Through The Hiss Case, I said to Bukharin’s memory that I had heard his words that all the world has forgotten; that there is not an absolutely black vacuity; that there is still the possibility of struggle while men live who dare to struggle. I knew this then and Alger knew it too. We both knew what, under all appearances (many of them perfectly valid in themselves) the struggle was all about at root. In a way, it simply continued in open form the substance of our last conversation. Little can be so improbable in history (so full of improbabilities) than that, in the land the most remote from the epicenter of the age’s central conflict, and most ignorant of it, two such men as Hiss and I should continue the struggle in public. Not because either of us wished to. Each of us, I imagine, down to his last drop of all plasm, wished not to. But forces, moving in an infinitely complex web of history, brought it to pass. “He and I are caught in a tragedy of history,” I said while he listened in public hearing. Though there is a sense in which this is the kind of thing, one does not say: one hears one’s self saying it—if the distinction is allowed—since the words well up, unpremeditated, from—where?

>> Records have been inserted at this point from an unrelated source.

module forward(
        input                   clk,
        input                   reset,
        input                   for_load_en,
        input                   for_en,
        output                  for_load_done,
        output                  for_done,
        output  reg             for_op_done,
        output  reg     [13:0]  res_addr_for,
        output  reg     [7:0]   res_do_for,
        input           [7:0]   res_di
        );
        reg [13:0]      cur;    
        reg [2:0]       cnt_for;   
        reg [7:0]       pixel_tmp[4:0];
        reg [7:0]      min_tmp0, min_tmp1, for_out;
        assign pass = (cur[6:0] == 7'b0) || (cur[6:0] == 7'h7F) || (cur>= 14'h3F80) || (for_load_en && (cnt_for == 3'd0) && (res_di == 8'd0));
        assign for_load_done = (cnt_for == 4'd4);
        assign for_done = (cnt_for == 3'd5);
        always@(posedge clk)begin
                if(!reset)
                        cur <= 14'd128;   
                else if(pass ||(for_load_en && for_done))
                        cur <= cur + 1;
        end
        always@(posedge clk)begin
                if(!reset)
                        cnt_for <= 3'd0;
                else if(pass || (cnt_for == 3'd6))   
                        cnt_for <= 3'd0;
                else if((!pass) && for_load_en && (!for_op_done))
                        cnt_for <= cnt_for + 1;
        end
        always@(posedge clk)begin
                if(!reset)
                        for_op_done <= 1'b0;
                else if(for_load_en && (cur == 14'h3FFF))
                        for_op_done <= 1'b1;   
        end
        always@*begin
                case(cnt_for)
                        3'd0: res_addr_for = cur;
                        3'd1: res_addr_for = cur - 14'd129;
                        3'd2: res_addr_for = cur - 14'd128;
                        3'd3: res_addr_for = cur - 14'd127;
                        3'd4: res_addr_for = cur - 14'd1;
                        3'd5: res_addr_for = cur;   
                        default: res_addr_for = 14'd0;
                endcase
        end
        always@(posedge clk)begin
                if(!reset)begin
                        pixel_tmp[0] <= 8'hFF;
                        pixel_tmp[1] <= 8'hFF;
                        pixel_tmp[2] <= 8'hFF;
                        pixel_tmp[3] <= 8'hFF;
                        pixel_tmp[4] <= 8'hFF;
                end
                else if(  for_load_en && (!for_op_done))begin
                        pixel_tmp[cnt_for] <= res_di;
                end
        end
        always@*begin
                if(cnt_for == 3'd5)begin
                        min_tmp0 = (pixel_tmp[1] <= pixel_tmp[2])? pixel_tmp[1] : pixel_tmp[2];
                        min_tmp1 = (pixel_tmp[3] <= pixel_tmp[4])? pixel_tmp[3] : pixel_tmp[4];
                        for_out = (min_tmp0 <= min_tmp1)? min_tmp0+1 : min_tmp1+1;
                end
                else begin
                        min_tmp0 = 7'd0;
                        min_tmp1 = 7'd0;
                        for_out = 7'd0;
                end
        end
        always@*begin
                if(cnt_for >= 3'd5)
                        res_do_for = for_out;
                else
                        res_do_for = 7'd0;
        end
endmodule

When winds were in the oaken straws,
And all the cauldrons tolled.

And never more than in an instant, we were both anachronisms—I of the revolutionary epoch that was ended; he of the long Thermidor whose true nature I find it difficult to believe he has yet assessed, but to which he has brought an individual fortitude—the ? of what gave force to the original revolutionary formations.

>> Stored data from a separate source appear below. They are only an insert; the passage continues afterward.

## job 767
// ELA
module ELA(clk, rst, ready, in_data, data_rd, req, wen, addr, data_wr, done);
	input				clk;
	input				rst;
	input				ready;
	input		[7:0]	in_data;
	input		[7:0]	data_rd;
	output reg			req;
	output reg			wen;
	output reg	[12:0]	addr;
	output reg	[7:0]	data_wr;
	output reg			done;
localparam IDLE = 3'd0, LOAD = 3'd1, OUT_PINK = 3'd2, OUT_BLUE = 3'd3, FINISH = 3'd4;
reg [2:0] state, next_state;
reg [5:0] count_row;
reg [6:0] count_column;
reg [7:0] U [0:127];	 
reg [7:0] L [0:127];	 
reg [7:0] D1, D2, D3;
integer i;
wire last_col = (count_column == 7'd127);
wire shift_in = (state == LOAD) || (state == OUT_PINK && !last_col);
wire rotate   = (state == OUT_BLUE);
function [7:0] avg;
	input [7:0] a, b;
	reg [8:0] s;
	begin
		s = {1'b0, a} + {1'b0, b};
		avg = s[8:1];
	end
endfunction
function [7:0] absd;
	input [7:0] a, b;
	begin
		absd = (a >= b) ? a - b : b - a;
	end
endfunction
always @(*) begin
	next_state = state;
	case(state)
		IDLE:     if(ready) next_state = LOAD;
		LOAD:     next_state = OUT_PINK;
		OUT_PINK: if(last_col) next_state = (count_row < 6'd2) ? LOAD : OUT_BLUE;
		OUT_BLUE: if(last_col) next_state = (count_row == 6'd32) ? FINISH : LOAD;
		default:  next_state = state;
	endcase
end
always @(posedge clk or posedge rst) begin
	if(rst) begin
		state <= IDLE;
		count_row <= 6'd0;
		count_column <= 7'd0;
	end
	else begin
		state <= next_state;
		if(state == LOAD)
			count_row <= count_row + 6'd1;
		if(state == OUT_PINK || state == OUT_BLUE)
			count_column <= count_column + 7'd1;
		else
			count_column <= 7'd0;
	end
end
always @(posedge clk) begin
	if(shift_in || rotate) begin
		for(i = 0; i < 127; i = i + 1) begin
			U[i] <= U[i + 1];
			L[i] <= L[i + 1];
		end
		U[127] <= rotate ? U[0] : L[0];
		L[127] <= rotate ? L[0] : in_data;
	end
	if(rotate) begin
		D1 <= absd(U[0], L[2]);
		D2 <= absd(U[1], L[1]);
		D3 <= absd(U[2], L[0]);
	end
end
reg [7:0] x, y, a, b, m, blue;
always @(*) begin
	x = U[0];
	y = L[0];
	if((D2 <= D1) && (D2 <= D3)) begin
		a = U[0]; b = L[0];
	end
	else if((D1 <= D2) && (D1 <= D3)) begin
		a = U[127]; b = L[1];
	end
	else begin
  ...
For scale: ~2100 flip-flops.
Settings: LEC_CHECK=0, CAP_MARGIN=40, CELL_PAD_IN_SITES_DETAIL_PLACEMENT=1, CORE_MARGIN=2, CORE_UTILIZATION=40, MAX_ROUTING_LAYER=met4, MIN_ROUTING_LAYER=met2, SETUP_SLACK_MARGIN=-0.37, SLEW_MARGIN=25; clock period 8.5 ns.
run.sh (not shown) runs the stock make flow with config.mk's settings and CLKGATE_MAP_FILE=.
Job 767 -> stages 100% | layout checks FAIL | setup timing
Changes in job 4814 relative to job 767:
Settings: MAX_ROUTING_LAYER no longer set, was met4; SLEW_MARGIN now 20, was 25; PLACE_DENSITY_LB_ADDON now 0.0, previously not set; CORE_UTILIZATION now 72, was 40; SETUP_SLACK_MARGIN no longer set, was -0.37; CELL_PAD_IN_SITES_DETAIL_PLACEMENT no longer set, was 1; CAP_MARGIN now 20, was 40; MIN_ROUTING_LAYER no longer set, was met2; the clock period (ns, I/O delays scaled along) now 7.22, was 8.5.
Delta (job 4814 minus job 767): critical path depth went up by 2, count of inserted antenna diode cells decreased 4, placer's final routability congestion estimate rose by about 0.35%, clock latency at the later pin of the worst-skew pair fell by 0.02 ns, utilization of the core after routing picked up an extra 36 points. Job 4814 vs. job 767: power in sequential cells went up by 18%, sum of internal, switching and leakage power went up by 3.6 mW. Job 4814 ran in full, but the layout does not pass; the checks complain about setup timing. Job 767 ended up with sky130_fd_sc_hd__clkdlybuf4s50_1 as its cell type of the slowest stage on the worst timing path; job 4814 ended up with sky130_fd_sc_hd__edfxtp_1.
Changes in job 8203 relative to job 4814:
Settings: removing PLACE_DENSITY_LB_ADDON (formerly 0.0); changing CORE_UTILIZATION from 72 to 40; changing the clock period (ns, I/O delays scaled along) from 7.22 to 8.28.
Findings:
- Job 8203 closes out successfully: all stages finished, all timing, DRC and antenna checks passed.
- Relative to job 4814, the worst endpoint data arrival time of job 8203 is lower by 0.28 ns.
- Looking at fraction of power consumed by sequential logic, job 8203 sits above job 4814.
- Changes observed in job 8203 relative to job 4814: utilization of the core after routing saw a decrease, post-detailed-placement half-perimeter wirelength saw a decrease, cell area after layout saw an increase, die size saw an increase.
- Measured against each other, job 4814 and job 8203 differ in layout overhead on the synthesized area, the higher figure coming from job 8203.
- Number of clock-tree buffers in the layout in job 8203 is 5 above job 4814.
Modified inputs, job 8582 compared to job 8203
Settings: setting CTS_CLUSTER_SIZE to 17 for the first time; setting SETUP_SLACK_MARGIN to 1.37 for the first time; changing CORE_UTILIZATION from 40 to 70; changing the clock period (ns, I/O delays scaled along) from 8.28 to 4.61.
Results
For job 8582, the flow was terminated by a tool error in global routing (5_1_grt) and produced no final design.
Summary — post-CTS setup buffer count, job 8582 relative to job 8203: higher, by 63.
Per the comparison of job 8582 with job 8203, multiplexer fraction of the synthesized cell area flat; y dimension of the die lost about 24%; die area fell 43%.
Input-level comparison between job 8472 and job 8582:
Settings: an added GPL_ROUTABILITY_DRIVEN of 0; an added CORE_ASPECT_RATIO of 1.78; an added PLACE_DENSITY_LB_ADDON of 0.08; an added GPL_TIMING_DRIVEN of 1; a change of CTS_CLUSTER_SIZE from 17 to 97; an added ABC_AREA of 0; a change of SETUP_SLACK_MARGIN from 1.37 to 1.35; a change of the clock period (ns, I/O delays scaled along) from 4.61 to 4.6.
[summary]
Job 8472: flow complete, layout not clean; failing: setup timing
Reported for job 8582 and job 8472, quantity of I/O buffers inserted on ports turned out identical to the last digit.
[compare] base=job 8582 new=job 8472: placed wire-length estimate after detailed placement shrank by 20%, number of buffers added by the clock tree synthesis step shrank by 20, area after detailed placement held steady.
Die span in x ends up higher on job 8582.
Looking at count of cells resized by post-cts repair, job 8472 sits 12% lower than job 8582 does.
| standard cell core area | lower: job 8582 |
Comparing job 8472 against job 8582, there is no change at all in synthesized cell count.
Job 8472 vs. job 8582: height of the chip rose about 33%, core utilization at floorplan shows a reduction of 0.55 points, overall chip area level.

As you can see, at this point I am no longer writing a letter; I am bleeding at the pores. I will let it go because I have a sense that you will return (in writing) to these matters. By that date, I may not be around. My comments on these things may be of some small interest or help. I said, way back toward the beginning, that the Hiss Case was an epitomizing drama. It epitomized a basic conflict. And Alger and I are archetypes. This is, of course what made The Hiss Case. Though almost no one grasped what was afoot, this is what gave the peculiar intensity to the struggle. If he and I had not been gladiators of the revolution (though of different vintages and schools), if we had not fought, knowing what was at stake, to the end, The Hiss Case would have been just another Boris Moross case. It is all this, and much more of the same, that makes it all but impossible, or so it seems to me, to make a play of the Hiss Case….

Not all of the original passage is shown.